What you should do =>
Keyword search on "else": report each line of the records that contains it.

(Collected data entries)

### src/rtl/mem_cfg_pkg.sv
// ############################
// Memory channel configuration
// Widths of the address, data,
// strobe and tag fields shared
// by all q and p channels
// ############################

package mem_cfg_pkg;

	// Data word width in bits
	localparam int unsigned DataWidth = 32;

	// One strobe bit per byte
	localparam int unsigned StrbWidth = DataWidth / 8;

	// Word address, 256 words deep
	localparam int unsigned AddrWidth = 8;

	// User tag echoed in every response
	localparam int unsigned UserWidth = 4;

	// Strobe with every byte enabled
	localparam logic [StrbWidth-1:0] FullStrb = {StrbWidth{1'b1}};

endpackage

### src/rtl/rmw_pkg.sv
// ############################
// Read-modify-write handler
// State encoding and byte size
// of the strobe merge
// ############################

package rmw_pkg;

	// Partial write handling states
	typedef enum logic [1:0] {
		ST_IDLE_READ,
		ST_READ_WAIT,
		ST_WRITE,
		ST_WRITE_WAIT
	} strb_state_e;

	localparam strb_state_e ResetState = ST_IDLE_READ;

	// Bits covered by one strobe bit
	localparam int unsigned ByteWidth = 8;

endpackage

### src/rtl/strbreq_handler.sv
// ############################
// Byte strobe request handler
// Passes reads and full writes
// through, turns a partial write
// into a read, a byte merge and
// a full-word write back
// ############################

`timescale 1ns/1ps

module strbreq_handler (
	input  logic                              clk_i,
	input  logic                              rst_n_i,
	input  logic                              in_q_valid_i,
	input  logic [mem_cfg_pkg::AddrWidth-1:0] in_q_addr_i,
	input  logic                              in_q_write_i,
	input  logic [mem_cfg_pkg::DataWidth-1:0] in_q_data_i,
	input  logic [mem_cfg_pkg::StrbWidth-1:0] in_q_strb_i,
	input  logic [mem_cfg_pkg::UserWidth-1:0] in_q_user_i,
	output logic                              in_q_ready_o,
	input  logic                              in_p_ready_i,
	output logic                              in_p_valid_o,
	output logic [mem_cfg_pkg::DataWidth-1:0] in_p_data_o,
	output logic [mem_cfg_pkg::UserWidth-1:0] in_p_user_o,
	output logic                              mem_q_valid_o,
	output logic [mem_cfg_pkg::AddrWidth-1:0] mem_q_addr_o,
	output logic                              mem_q_write_o,
	output logic [mem_cfg_pkg::DataWidth-1:0] mem_q_data_o,
	output logic [mem_cfg_pkg::StrbWidth-1:0] mem_q_strb_o,
	output logic [mem_cfg_pkg::UserWidth-1:0] mem_q_user_o,
	input  logic                              mem_q_ready_i,
	input  logic                              mem_p_valid_i,
	input  logic [mem_cfg_pkg::DataWidth-1:0] mem_p_data_i,
	input  logic [mem_cfg_pkg::UserWidth-1:0] mem_p_user_i,
	output logic                              mem_p_ready_o
);

	rmw_pkg::strb_state_e state_d, state_q;

	// Old word returned by the inserted read
	logic [mem_cfg_pkg::DataWidth-1:0] rd_data_d, rd_data_q;
	logic [mem_cfg_pkg::DataWidth-1:0] merged_data;
	logic partial_write;
	logic rsp_match;

	assign partial_write = in_q_write_i && (in_q_strb_i != mem_cfg_pkg::FullStrb);
	// Response that belongs to the request under handling
	assign rsp_match     = mem_p_valid_i && (mem_p_user_i == in_q_user_i);

	// Address, tag and response payload always pass straight through
	assign mem_q_addr_o = in_q_addr_i;
	assign mem_q_user_o = in_q_user_i;
	assign mem_q_data_o = merged_data;
	assign in_p_data_o  = mem_p_data_i;
	assign in_p_user_o  = mem_p_user_i;

	always_comb begin
		state_d   = state_q;
		rd_data_d = rd_data_q;
		// Pass-through by default
		mem_q_valid_o = in_q_valid_i;
		mem_q_write_o = in_q_write_i;
		// Reads go out with a full strobe, the memory sees no partial strobe
		mem_q_strb_o  = in_q_write_i ? in_q_strb_i : mem_cfg_pkg::FullStrb;
		in_q_ready_o  = mem_q_ready_i;
		in_p_valid_o  = mem_p_valid_i;
		mem_p_ready_o = in_p_ready_i;

		unique case (state_q)
			rmw_pkg::ST_IDLE_READ: begin
				if (in_q_valid_i && partial_write) begin
					// Hold the partial write upstream and send a read instead
					in_q_ready_o  = 1'b0;
					mem_q_valid_o = 1'b1;
					mem_q_write_o = 1'b0;
					mem_q_strb_o  = mem_cfg_pkg::FullStrb;
					if (mem_q_ready_i) begin
						state_d = rmw_pkg::ST_WRITE;
					end else begin
						state_d = rmw_pkg::ST_READ_WAIT;
					end
				end
			end
			rmw_pkg::ST_READ_WAIT: begin
				// Keep the inserted read up until the memory takes it
				in_q_ready_o  = 1'b0;
				mem_q_valid_o = 1'b1;
				mem_q_write_o = 1'b0;
				mem_q_strb_o  = mem_cfg_pkg::FullStrb;
				if (mem_q_ready_i) begin
					state_d = rmw_pkg::ST_WRITE;
				end
			end
			rmw_pkg::ST_WRITE: begin
				in_q_ready_o  = 1'b0;
				mem_q_valid_o = 1'b0;
				if (rsp_match) begin
					// Swallow the read response, it never reaches the core
					mem_p_ready_o = 1'b1;
					in_p_valid_o  = 1'b0;
					rd_data_d     = mem_p_data_i;
					// Merged word goes out in the same cycle
					mem_q_valid_o = 1'b1;
					mem_q_write_o = 1'b1;
					mem_q_strb_o  = mem_cfg_pkg::FullStrb;
					// Upstream entry retires with the merged write
					in_q_ready_o  = mem_q_ready_i;
					if (mem_q_ready_i) begin
						state_d = rmw_pkg::ST_IDLE_READ;
					end else begin
						state_d = rmw_pkg::ST_WRITE_WAIT;
					end
				end
			end
			rmw_pkg::ST_WRITE_WAIT: begin
				// Merged write held, in_q_ready follows the memory
				mem_q_valid_o = 1'b1;
				mem_q_write_o = 1'b1;
				mem_q_strb_o  = mem_cfg_pkg::FullStrb;
				if (mem_q_ready_i) begin
					state_d = rmw_pkg::ST_IDLE_READ;
				end
			end
			default: begin
				state_d = rmw_pkg::ResetState;
			end
		endcase
	end

	always_ff @(posedge clk_i or negedge rst_n_i) begin
		if (!rst_n_i) begin
			state_q   <= rmw_pkg::ResetState;
			rd_data_q <= '0;
		end else begin
			state_q   <= state_d;
			rd_data_q <= rd_data_d;
		end
	end

	// Byte mux, new byte where strobed, old byte otherwise
	for (genvar b = 0; b < mem_cfg_pkg::StrbWidth; b++) begin : g_byte_merge
		assign merged_data[b*rmw_pkg::ByteWidth +: rmw_pkg::ByteWidth] = in_q_strb_i[b] ?
			in_q_data_i[b*rmw_pkg::ByteWidth +: rmw_pkg::ByteWidth] :
			rd_data_d[b*rmw_pkg::ByteWidth +: rmw_pkg::ByteWidth];
	end

	// Every request towards the memory carries a full strobe
	a_full_strb : assert property (@(posedge clk_i) disable iff (!rst_n_i)
		mem_q_valid_o |-> (mem_q_strb_o == mem_cfg_pkg::FullStrb))
		else $error("partial strobe sent to the memory");

	// No response reaches the core between the inserted read and the merged write
	a_hide_read_rsp : assert property (@(posedge clk_i) disable iff (!rst_n_i)
		(state_q == rmw_pkg::ST_WRITE) |-> !in_p_valid_o)
		else $error("inserted read response forwarded to the core");

endmodule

Response to this exercise =>
					end else begin
					end else begin
		end else begin
		else $error("partial strobe sent to the memory");
		else $error("inserted read response forwarded to the core");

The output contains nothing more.